また、第1接点を移動させる構成の場合、記録部及び搬送部の一方(移動する部材)に接点移動機構を設けることとなり、当該一方の構成が複雑化すると共に、当該一方の自重が大きくなってしまう。これに対し、上記構成によれば、当該一方ではなく位置決め部材に接点移動機構を設ければよいため、上記のような問題を抑制することができる。
【0016】
前記第1及び第2接点のうちの一方の接点における他方の接点と接触する部分は、前記一方の接点が設けられた部材における前記他方の接点が設けられた部材と当接する部分よりも、前記所定の方向に関して前記他方の接点から離隔した位置にあってよい。
第1及び第2接点のうちの一方の接点における他方の接点と接触する部分が、当該一方の接点が設けられた部材における当該他方の接点が設けられた部材と当接する部分と同一面上又はこれよりも上記所定の方向に関して他方の接点に近接した位置にある場合、記録部及び搬送部の一方が位置決め部材と当接するときの弾性部材の付勢力が過大になったり、上記一方の接点が記録部及び搬送部の一方の移動の障害となったり、という問題が生じ得る。上記構成によれば、このような問題を抑制することができる。
【0017】
本発明の記録装置は、前記検出手段が前記第1接点と前記第2接点との接触を検出した場合に、前記一方の移動速度が小さくなるよう前記移動機構を制御する減速手段をさらに備えてよい。

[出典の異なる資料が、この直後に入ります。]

`src/hdl/assert_macros.svh`:
```
// assertion macros used by gradient_noise_eval_top
// no dependencies; define ASSERT_OFF to compile them out
`ifndef ASSERT_MACROS_SVH
`define ASSERT_MACROS_SVH
`ifndef ASSERT_OFF
`define ASSERT_CLK(lbl, clk, rstn, prop, msg) \
	lbl: assert property (@(posedge clk) disable iff (!rstn) prop) else $error(msg);
`define ASSERT_IMPL(lbl, clk, rstn, ante, cons, msg) \
	lbl: assert property (@(posedge clk) disable iff (!rstn) (ante) |-> (cons)) else $error(msg);
`define ASSERT_NEXT(lbl, clk, rstn, ante, cons, msg) \
	lbl: assert property (@(posedge clk) disable iff (!rstn) (ante) |=> (cons)) else $error(msg);
`else
`define ASSERT_CLK(lbl, clk, rstn, prop, msg)
`define ASSERT_IMPL(lbl, clk, rstn, ante, cons, msg)
`define ASSERT_NEXT(lbl, clk, rstn, ante, cons, msg)
`endif
`endif

```
`src/hdl/gne_ram.sv`:
```
// generic single write port ram with registered read
// no dependencies
`default_nettype none
module gne_ram #(
	parameter int WIDTH = 8,
	parameter int DEPTH = 256,
	localparam int AW = $clog2(DEPTH)
) (
	input  wire logic             clk,
	input  wire logic             we,
	input  wire logic [AW-1:0]    waddr,
	input  wire logic [WIDTH-1:0] wdata,
	input  wire logic [AW-1:0]    raddr,
	output logic      [WIDTH-1:0] rdata
);
	logic [WIDTH-1:0] mem [DEPTH];

	always_ff @(posedge clk) begin
		if (we) begin
			mem[waddr] <= wdata;
		end
		rdata <= mem[raddr];
	end
endmodule
`default_nettype wire

```
$ cat src/hdl/assert_macros.svh
// assertion macros used by gradient_noise_eval_top
// no dependencies; define ASSERT_OFF to compile them out
`ifndef ASSERT_MACROS_SVH
`define ASSERT_MACROS_SVH
`ifndef ASSERT_OFF
`define ASSERT_CLK(lbl, clk, rstn, prop, msg) \
	lbl: assert property (@(posedge clk) disable iff (!rstn) prop) else $error(msg);
`define ASSERT_IMPL(lbl, clk, rstn, ante, cons, msg) \
	lbl: assert property (@(posedge clk) disable iff (!rstn) (ante) |-> (cons)) else $error(msg);
`define ASSERT_NEXT(lbl, clk, rstn, ante, cons, msg) \
	lbl: assert property (@(posedge clk) disable iff (!rstn) (ante) |=> (cons)) else $error(msg);
`else
`define ASSERT_CLK(lbl, clk, rstn, prop, msg)
`define ASSERT_IMPL(lbl, clk, rstn, ante, cons, msg)
`define ASSERT_NEXT(lbl, clk, rstn, ante, cons, msg)
`endif
`endif

$ cat src/hdl/gne_pkg.sv
// constants, codes and types of the gradient noise evaluator
// used by every module of the block but gne_ram
`default_nettype none
package gne_pkg;
	localparam int TBL_DEPTH = 256;
	localparam int TBL_AW = 8;
	localparam int FRAC_BITS = 16;
	localparam int COORD_W = 32;
	localparam int GRAD_W = 16;
	localparam int OFS_W = FRAC_BITS + 1;
	localparam int FADE_W = FRAC_BITS + 1;
	localparam int INNER_W = 28;
	localparam int DOT_SHIFT = 8;
	localparam int OUT_W = 17;
	localparam int CORNER_W = 3;
	localparam int CNT_W = 4;
	localparam logic [CNT_W-1:0] MAX_CORNERS = 4'd8;

	localparam logic FUNC_EVAL = 1'b0;
	localparam logic FUNC_LOAD = 1'b1;

	localparam logic [1:0] CFG_TABLE_SIZE = 2'd0;
	localparam logic [1:0] CFG_DIMENSIONS = 2'd1;

	localparam logic [1:0] DIM_1D = 2'd1;
	localparam logic [1:0] DIM_2D = 2'd2;
	localparam logic [1:0] DIM_3D = 2'd3;

	typedef enum logic [2:0] {
		ST_IDLE,
		ST_HASH,
		ST_GRAD,
		ST_LMUL,
		ST_LADD,
		ST_OUT
	} state_t;
endpackage
`default_nettype wire

$ cat src/hdl/gne_dot.sv
// corner dot product: three registered products, then sum and scale
// depends on gne_pkg
`default_nettype none
module gne_dot import gne_pkg::*; (
	input  wire logic                       clk,
	input  wire logic                       arst_n,
	input  wire logic                       vld,
	input  wire logic        [CORNER_W-1:0] corner,
	input  wire logic signed [OFS_W-1:0]    rx,
	input  wire logic signed [OFS_W-1:0]    ry,
	input  wire logic signed [OFS_W-1:0]    rz,
	input  wire logic signed [GRAD_W-1:0]   gx,
	input  wire logic signed [GRAD_W-1:0]   gy,
	input  wire logic signed [GRAD_W-1:0]   gz,
	output logic                            vld_s2,
	output logic             [CORNER_W-1:0] corner_s2,
	output logic signed      [INNER_W-1:0]  dot
);
	localparam int PW = OFS_W + GRAD_W;
	localparam int SW = PW + 2;

	logic signed [PW-1:0] px_s2, py_s2, pz_s2;
	logic signed [SW-1:0] sum;

	always_ff @(posedge clk or negedge arst_n) begin
		if (!arst_n) begin
			vld_s2 <= 1'b0;
		end else begin
			vld_s2 <= vld;
		end
	end

	always_ff @(posedge clk) begin
		corner_s2 <= corner;
		px_s2 <= rx * gx;
		py_s2 <= ry * gy;
		pz_s2 <= rz * gz;
	end

	assign sum = SW'(px_s2) + SW'(py_s2) + SW'(pz_s2);
	// floor to 23 fraction bits
	assign dot = INNER_W'($signed(sum[SW-1:DOT_SHIFT]));
endmodule
`default_nettype wire

$ cat config.mk
export PLATFORM = sky130hd
export DESIGN_NAME = gne_dot
export DESIGN_NICKNAME = d
export VERILOG_FILES = /design/src/hdl/assert_macros.svh /design/src/hdl/gne_pkg.sv /design/src/hdl/gne_dot.sv
export SDC_FILE = /design/constraint.sdc
export NUM_CORES = 2
export LEC_CHECK = 0
export BUFFER_PORTS_ARGS = -buffer_cell sky130_fd_sc_hd__buf_2
export CORE_MARGIN = 3
export CORE_UTILIZATION = 50
export DETAILED_ROUTE_END_ITERATION = 7
export MAX_ROUTING_LAYER = met4
export PLACE_DENSITY = 0.67
export SLEW_MARGIN = 20
export SYNTH_ARGS = -nofsm -noshare
export SYNTH_HDL_FRONTEND = slang
export SYNTH_SLANG_ARGS = --single-unit
export TNS_END_PERCENT = 20
$ cat constraint.sdc
create_clock -name clk -period 8.15 [get_ports clk]
set_clock_uncertainty 0.1 [all_clocks]
set_input_delay 0.815 -clock clk [delete_from_list [all_inputs] [get_ports clk]]
set_output_delay 0.815 -clock clk [all_outputs]
set_load 0.005 [all_outputs]
* Word level (Yosys, flattened, before mapping)
Cells that the tools add are included.
** Storage, ports and cells
- Output and inout bits :: 32
- Logic and storage cells :: 10
- Flip-flop bits (word level) :: 103
- Input port bits :: 105
** Cells by class
- Multipliers :: 3
- $add $sub $neg :: 2
** Operators by type and width (number)
- $mul 17x16->33 :: 3
- $add 34x33->35 :: 1
- $add 33x33->34 :: 1

* Logic depth before layout (Yosys ltp)
- Depth in word-level cells :: 2
- Mapped depth :: 24
- Depth with buffers taken out :: 22

* Least setup slack after synthesis
OpenSTA, ideal clock, no wires.
- Kind :: input port to flip-flop
- From :: input port gx[7]
- To :: register px_s2[31]
- Path slack :: 1485 ps
- Buffers on the path :: 2
- Arrival time :: 6493 ps
- Cell stages on the path :: 24
- Library setup time :: 72 ps
- Path through :: clkbuf_1 > clkbuf_1 > nand2_1 > fa_1 > inv_1 > fa_1 > inv_1 > fa_1 > inv_1 > fa_1 > fa_1 > inv_1 > fa_1 > inv_1 > ha_1 > nand3_2 > nor2_1 > a21o_1 > a21o_1 > or2_1 > a2111o_1 > a31o_1 > a21oi_2 > xnor2_1
** On the way
- Word-level cells in the longest chain between the ends :: 1
** Ends and longest elaborated chain
- from (decl) :: line gne_dot.sv:12 : input wire logic signed [GRAD_W-1:0] gx,
- $mul 17x16->33 :: line gne_dot.sv:35 : px_s2 <= rx * gx;
- to (signal assigned) :: line gne_dot.sv:35
- to (decl) :: line gne_dot.sv:22 : logic signed [PW-1:0] px_s2, py_s2, pz_s2;
Every way passes these cells.

* Worst setup path in the final report
- From :: input port gx[1]
- To :: register px_s2[31]
The elaborated chain is that of the path after synthesis.

==> results.sh <==
export IMPL_finalCritPeriodShare=0.807
export IMPL_worst_path_buf_inv=4
export IMPL_dpl_hpwl_mm=65.3
export IMPL_ys_ff_latch=103
export IMPL_core_um2=68700
export IMPL_ant_nets=0
export IMPL_synth_edf_count=0
export IMPL_max_stage_delay_ns=0.90
export IMPL_max_freq_ghz=0.152
export IMPL_cts_sinks=103
export IMPL_postSynthCellCount=3672
export IMPL_drtIter0Drc=993
export IMPL_synthToLayoutAreaGrowth_pct=4.89
export IMPL_synth_area_um2=34700
export IMPL_final_area_um2=36400
export IMPL_period_needed_ns=6.57
export IMPL_cp_top_family="adder cells"
export IMPL_yosys_area_top_type_share=0.495
export IMPL_regArea_um2=2070
export IMPL_ys_seq_area_frac=0.0595
export IMPL_routed_wl_mm=77.0
export IMPL_worstPathRequired_ns=8.34
export IMPL_antenna_found_initial=1
export IMPL_place_area_um2=36200
export IMPL_die_h_um=270
export IMPL_synthTopCellsByArea="fa_1 50%, ha_1 10%, inv_1 9.9%"
export IMPL_overflow=0
export IMPL_synthesis_nets=4922
export IMPL_die_area_um2=72700
export IMPL_die_w_um=270
export IMPL_timing_slew_headroom=0.622
export IMPL_fin_util=0.531
export IMPL_start_util=0.506
export IMPL_ctsLongestPathBuffers=2
export IMPL_clk_pin_slew_worst_paths_ns=0.08
export IMPL_setup_viol=0
export IMPL_gp_congestion=0.882
export IMPL_cpMostUsedCell="fa_1"
export IMPL_hold_violations=0
export IMPL_final_nets=4957
export IMPL_num_antenna_cells=0
export IMPL_synth_top_flop_cell="dfxtp_1"
export IMPL_nFillCells=6323
export IMPL_worstMarginPinSlew_ns=0.567
export IMPL_grt_pass1_vias=25972
export IMPL_path_max_fanout=17
export IMPL_routedWlPerCell_um=16.6
export IMPL_cp_arrival_ns=6.76
export IMPL_numPortBuffers=136
export IMPL_max_cap_viol_count=0
export IMPL_start_kind="input pin"
export IMPL_grt_setup_unrepaired="false"
export IMPL_synthDistinctLibCells=67
export IMPL_cts_tree="yes"
export IMPL_globalRouteTotalUtil=0.232
export IMPL_grt_max_degree=19
export IMPL_root_buffer="clkbuf_16"
export IMPL_rows=96
export IMPL_hold_slack_ns=0.126
export IMPL_io_pin_count=137
export IMPL_synth_avg_cell_area_um2=9.46
export IMPL_layout_drive_gt1_share=0.0501
export IMPL_holdBufCountCts=0
export IMPL_grt_pass1_wl_mm=132
export IMPL_min_path_type="input pin to async pin"
export IMPL_criticalPathCategory="input pin to flop"
export IMPL_cts_htree_levels=3
export IMPL_slowest_stage="fa_1"
export IMPL_setup_tns_ns=0
export IMPL_slew_violations=0
export IMPL_outcome="finished clean"
export IMPL_via_count=23582
export IMPL_route_detailed_drc=0
export IMPL_ctsResizeCount=0
export IMPL_cts_setup_buffers=0
export IMPL_crit_chain="buf_2 -> nand2_1 -> inv_1 -> fa_1 -> fa_1 -> fa_1 -> fa_1 -> fa_1 -> inv_1 -> fa_1 -> inv_1 -> ha_1 -> and4_1 -> and3_1 -> nand3_1 -> o21ai_2 -> a2111o_1 -> a31o_1 -> a21oi_2 -> xnor2_1"
export IMPL_yosysWarningCount=0
export IMPL_dr_pass1_iters=5
export IMPL_multi_input_area_um2=28800
export IMPL_async_flop_share=0.00971
export IMPL_synth_area_leader_cell="fa_1"
export IMPL_vias_per_cell=5.08
export IMPL_numCtsBuffers=9
export IMPL_cp_end_kind="flop"
registers in the layout (all words and copies together) (netlist names):
| name | cells |
|---|---|
| corner_s2 | 3 |
| vld_s2 | 1 |
| py_s2 | 33 |
| pz_s2 | 33 |
| px_s2 | 33 |
metrics by stage:
stage | setup slack (ns) | instances
floorplan | 1.48 | 3672
global placement | 1.31 | 4627
detailed placement | 1.21 | 4627
CTS | 1.58 | 4643
global route | 1.25 | 4643
finish | 1.58 | 4643
cells in the mapped netlist (3+ instances only):
cell type and number:
o21bai_1 12, a211o_1 4, nand3_1 16, nor3_1 7, ha_1 285, clkbuf_1 108
nand2b_1 24, and2_1 393, a2111oi_0 3, inv_1 913, a21oi_2 6, nand4_1 10
o31ai_1 3, fa_1 860, o21a_1 14, dfxtp_1 102, a21o_1 39, xnor2_1 104
a21oi_1 94, o21ai_0 45, nand2_1 412, or2_2 4, a211oi_1 13, nor4_1 4
and3_1 8, a31oi_1 10, xor2_1 33, and4_1 4, o211ai_2 4, o21ai_1 8
nor2b_1 7, nor2_1 79
cell type report:
class | instances | share of cell area
multi-input cells | 2544 | 0.791
inverters | 913 | 0.0940
flip-flops and latches | 103 | 0.0567
well taps | 931 | 0.0320
repair buffers | 136 | 0.0187
clock buffers | 10 | 0.00628
clock inverters | 6 | 0.00141
cells in the final DEF, fill, tap and decap left out, drive strengths merged, types with 2 or more instances in the layout:
cell type	instances
dfxtp	102
fa	860
a2111o	2
nor4	4
nor2b	7
o311ai	3
o21a	14
a31oi	10
a21oi	100
nand4	10
a2111oi	4
or2	5
o31ai	6
o21ai	54
a221oi	3
o31a	2
a211o	4
nand2	412
clkbuf	10
nor2	80
ha	285
a31o	4
o21bai	12
inv	917
o21ba	2
and2	393
nand2b	24
a21o	39
and3	8
o211ai	5
and4	5
a211oi	13
nor3	7
clkinv	2
xnor2	104
nand3	17
buf	136
xor2	33
layer usage:
| layer | up-vias | share of wire | GRT usage |
|---|---|---|---|
| met3 | 86 | 0.052 | 0.0292 |
| li1 | 10848 | - | - |
| met1 | 12118 | 0.44 | 0.313 |
| met2 | 530 | 0.49 | 0.381 |
| met5 | - | 0 | - |
| met4 | 0 | 0.020 | 0.0442 |
final timing paths:
check / startpoint / to / slack, ns / cells after the start
max: gx[1] / px_s2[31] / 1.58 / 20
max in group asynchronous: arst_n / vld_s2 / 7.74 / 1
min: arst_n / vld_s2 / 0.13 / 1
min in group clk: corner[0] / corner_s2[0] / 0.46 / 1
cells by family after synthesis:
| family | synth area share |
|---|---|
| XOR/XNOR | 0.0345 |
| adder cells (fa/ha/maj) | 0.598 |
| AND/OR/NAND/NOR | 0.141 |
| flip-flops | 0.0595 |
| buffers and inverters | 0.111 |
| AO/OA/AOI/OAI | 0.0565 |
Power is left out: the tool's default activity adds up to more than one toggle a clock period on the data nets, which glitch-free logic cannot reach.
==> config.mk <==
export PLATFORM = sky130hd
export DESIGN_NAME = gne_fade
export DESIGN_NICKNAME = d
export VERILOG_FILES = /design/src/hdl/assert_macros.svh /design/src/hdl/gne_pkg.sv /design/src/hdl/gne_fade.sv
export SDC_FILE = /design/constraint.sdc
export NUM_CORES = 1
export LEC_CHECK = 0
export ABC_AREA = 0
export ABC_CLOCK_PERIOD_IN_PS = 10100
export BUFFER_PORTS_ARGS = -buffer_cell sky130_fd_sc_hd__buf_2
export CAP_MARGIN = 20
export CORE_UTILIZATION = 35
export CTS_CLUSTER_SIZE = 16
export DETAILED_ROUTE_END_ITERATION = 16
export PLACE_DENSITY_LB_ADDON = 0.2
export REMOVE_ABC_BUFFERS = 1
export SYNTH_ARGS = -nofsm -noshare
export SYNTH_HDL_FRONTEND = slang
export SYNTH_SLANG_ARGS = --single-unit
==> constraint.sdc <==
create_clock -name clk -period 10.1 [get_ports clk]
set_input_delay 2.02 -clock clk [delete_from_list [all_inputs] [get_ports clk]]
set_output_delay 2.02 -clock clk [all_outputs]
set_load 0.01 [all_outputs]
<file path="src/hw/rtl/rvp_pkg.sv">
package rvp_pkg;

	localparam int SAMPLE_W = 16;
	localparam int CELLS = 16;
	localparam logic [31:0] Q30_ONE = 32'h4000_0000;

	typedef struct packed {
		logic vld;
		logic mode;
		logic signed [15:0] a;
		logic signed [15:0] b;
		logic signed [15:0] z;
		logic neg_x;
		logic neg_y;
		logic [31:0] den;
		logic [31:0] rem_x;
		logic [31:0] rem_y;
		logic [15:0] lo_x;
		logic [15:0] lo_y;
		logic [31:0] sq_v;
		logic [17:0] sq_rem;
		logic [15:0] sq_root;
	} cell_t;

	// low SAMPLE_W bits of the word to Q1.15
	function automatic logic signed [15:0] to_q15(input logic [15:0] w);
		logic [15:0] r;
		r = w << (16 - SAMPLE_W);
		return $signed({~r[15], r[14:0]});
	endfunction

	function automatic logic signed [15:0] sat_q15(input logic neg, input logic [16:0] q);
		logic [16:0] n;
		n = (~q) + 17'd1;
		if (!neg) begin
			return (q >= 17'd32767) ? 16'sh7fff : $signed(q[15:0]);
		end
		return (q >= 17'd32768) ? 16'sh8000 : $signed(n[15:0]);
	endfunction

endpackage

</file>
<file path="src/hw/rtl/rvp_cell.sv">
module rvp_cell (
	input  logic           clk,
	input  logic           arst_n,
	input  logic           en,
	input  rvp_pkg::cell_t d,
	output rvp_pkg::cell_t q
);
	import rvp_pkg::*;

	cell_t nx;
	cell_t data_q;
	logic vld_q;
	logic [32:0] rx, ry;
	logic [19:0] sr, st;

	always_comb begin
		nx = d;
		rx = {d.rem_x, d.lo_x[15]};
		ry = {d.rem_y, d.lo_y[15]};
		if (rx >= {1'b0, d.den}) begin
			nx.rem_x = 32'(rx - {1'b0, d.den});
			nx.lo_x = {d.lo_x[14:0], 1'b1};
		end else begin
			nx.rem_x = rx[31:0];
			nx.lo_x = {d.lo_x[14:0], 1'b0};
		end
		if (ry >= {1'b0, d.den}) begin
			nx.rem_y = 32'(ry - {1'b0, d.den});
			nx.lo_y = {d.lo_y[14:0], 1'b1};
		end else begin
			nx.rem_y = ry[31:0];
			nx.lo_y = {d.lo_y[14:0], 1'b0};
		end
		sr = {d.sq_rem, d.sq_v[31:30]};
		st = {2'b00, d.sq_root, 2'b01};
		nx.sq_v = {d.sq_v[29:0], 2'b00};
		if (sr >= st) begin
			nx.sq_rem = 18'(sr - st);
			nx.sq_root = {d.sq_root[14:0], 1'b1};
		end else begin
			nx.sq_rem = sr[17:0];
			nx.sq_root = {d.sq_root[14:0], 1'b0};
		end
	end

	always_ff @(posedge clk or negedge arst_n) begin
		if (!arst_n) begin
			vld_q <= 1'b0;
		end else if (en) begin
			vld_q <= d.vld;
		end
	end

	always_ff @(posedge clk) begin
		if (en) begin
			data_q <= nx;
		end
	end

	always_comb begin
		q = data_q;
		q.vld = vld_q;
	end

endmodule

</file>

この場合、記録部及び搬送部の一方と周辺部材(位置決め部材)との衝突による衝撃を制御面から低減することができる。
【発明の効果】
【0018】
本発明によると、第1接点と第2接点との接触の有無によって記録部及び搬送部の一方の位置を検出する構成であるため、誤検出が生じ難い。しかも、弾性部材が緩衝材として機能し、当該一方と周辺部材(位置決め部材)との衝突による衝撃を低減することができる。
【図面の簡単な説明】
【0019】
【図1】本発明の一実施形態に係るインクジェット式プリンタの内部構造を示す概略側面図である。
【図2】プリンタに含まれるインクジェットヘッドの流路ユニット及びアクチュエータユニットを示す平面図である。
【図3】図2の一点鎖線で囲まれた領域IIIを示す拡大図である。
【図4】図3のIV−IV線に沿った部分断面図である。
【図5】インクジェットヘッドの昇降機構を示す概略斜視図である。
【図6】図5のVI−VI線に沿った部分断面図であり、(a)はワイピング位置、(b)は第1記録位置、(c)は第2記録位置にそれぞれヘッドが配置された状態を示す図である。
【図7】(a)は、図6(b)の一点鎖線で囲まれた領域VIIAを示す拡大図である。(b)は、第2接点が下降した状態を示す図である。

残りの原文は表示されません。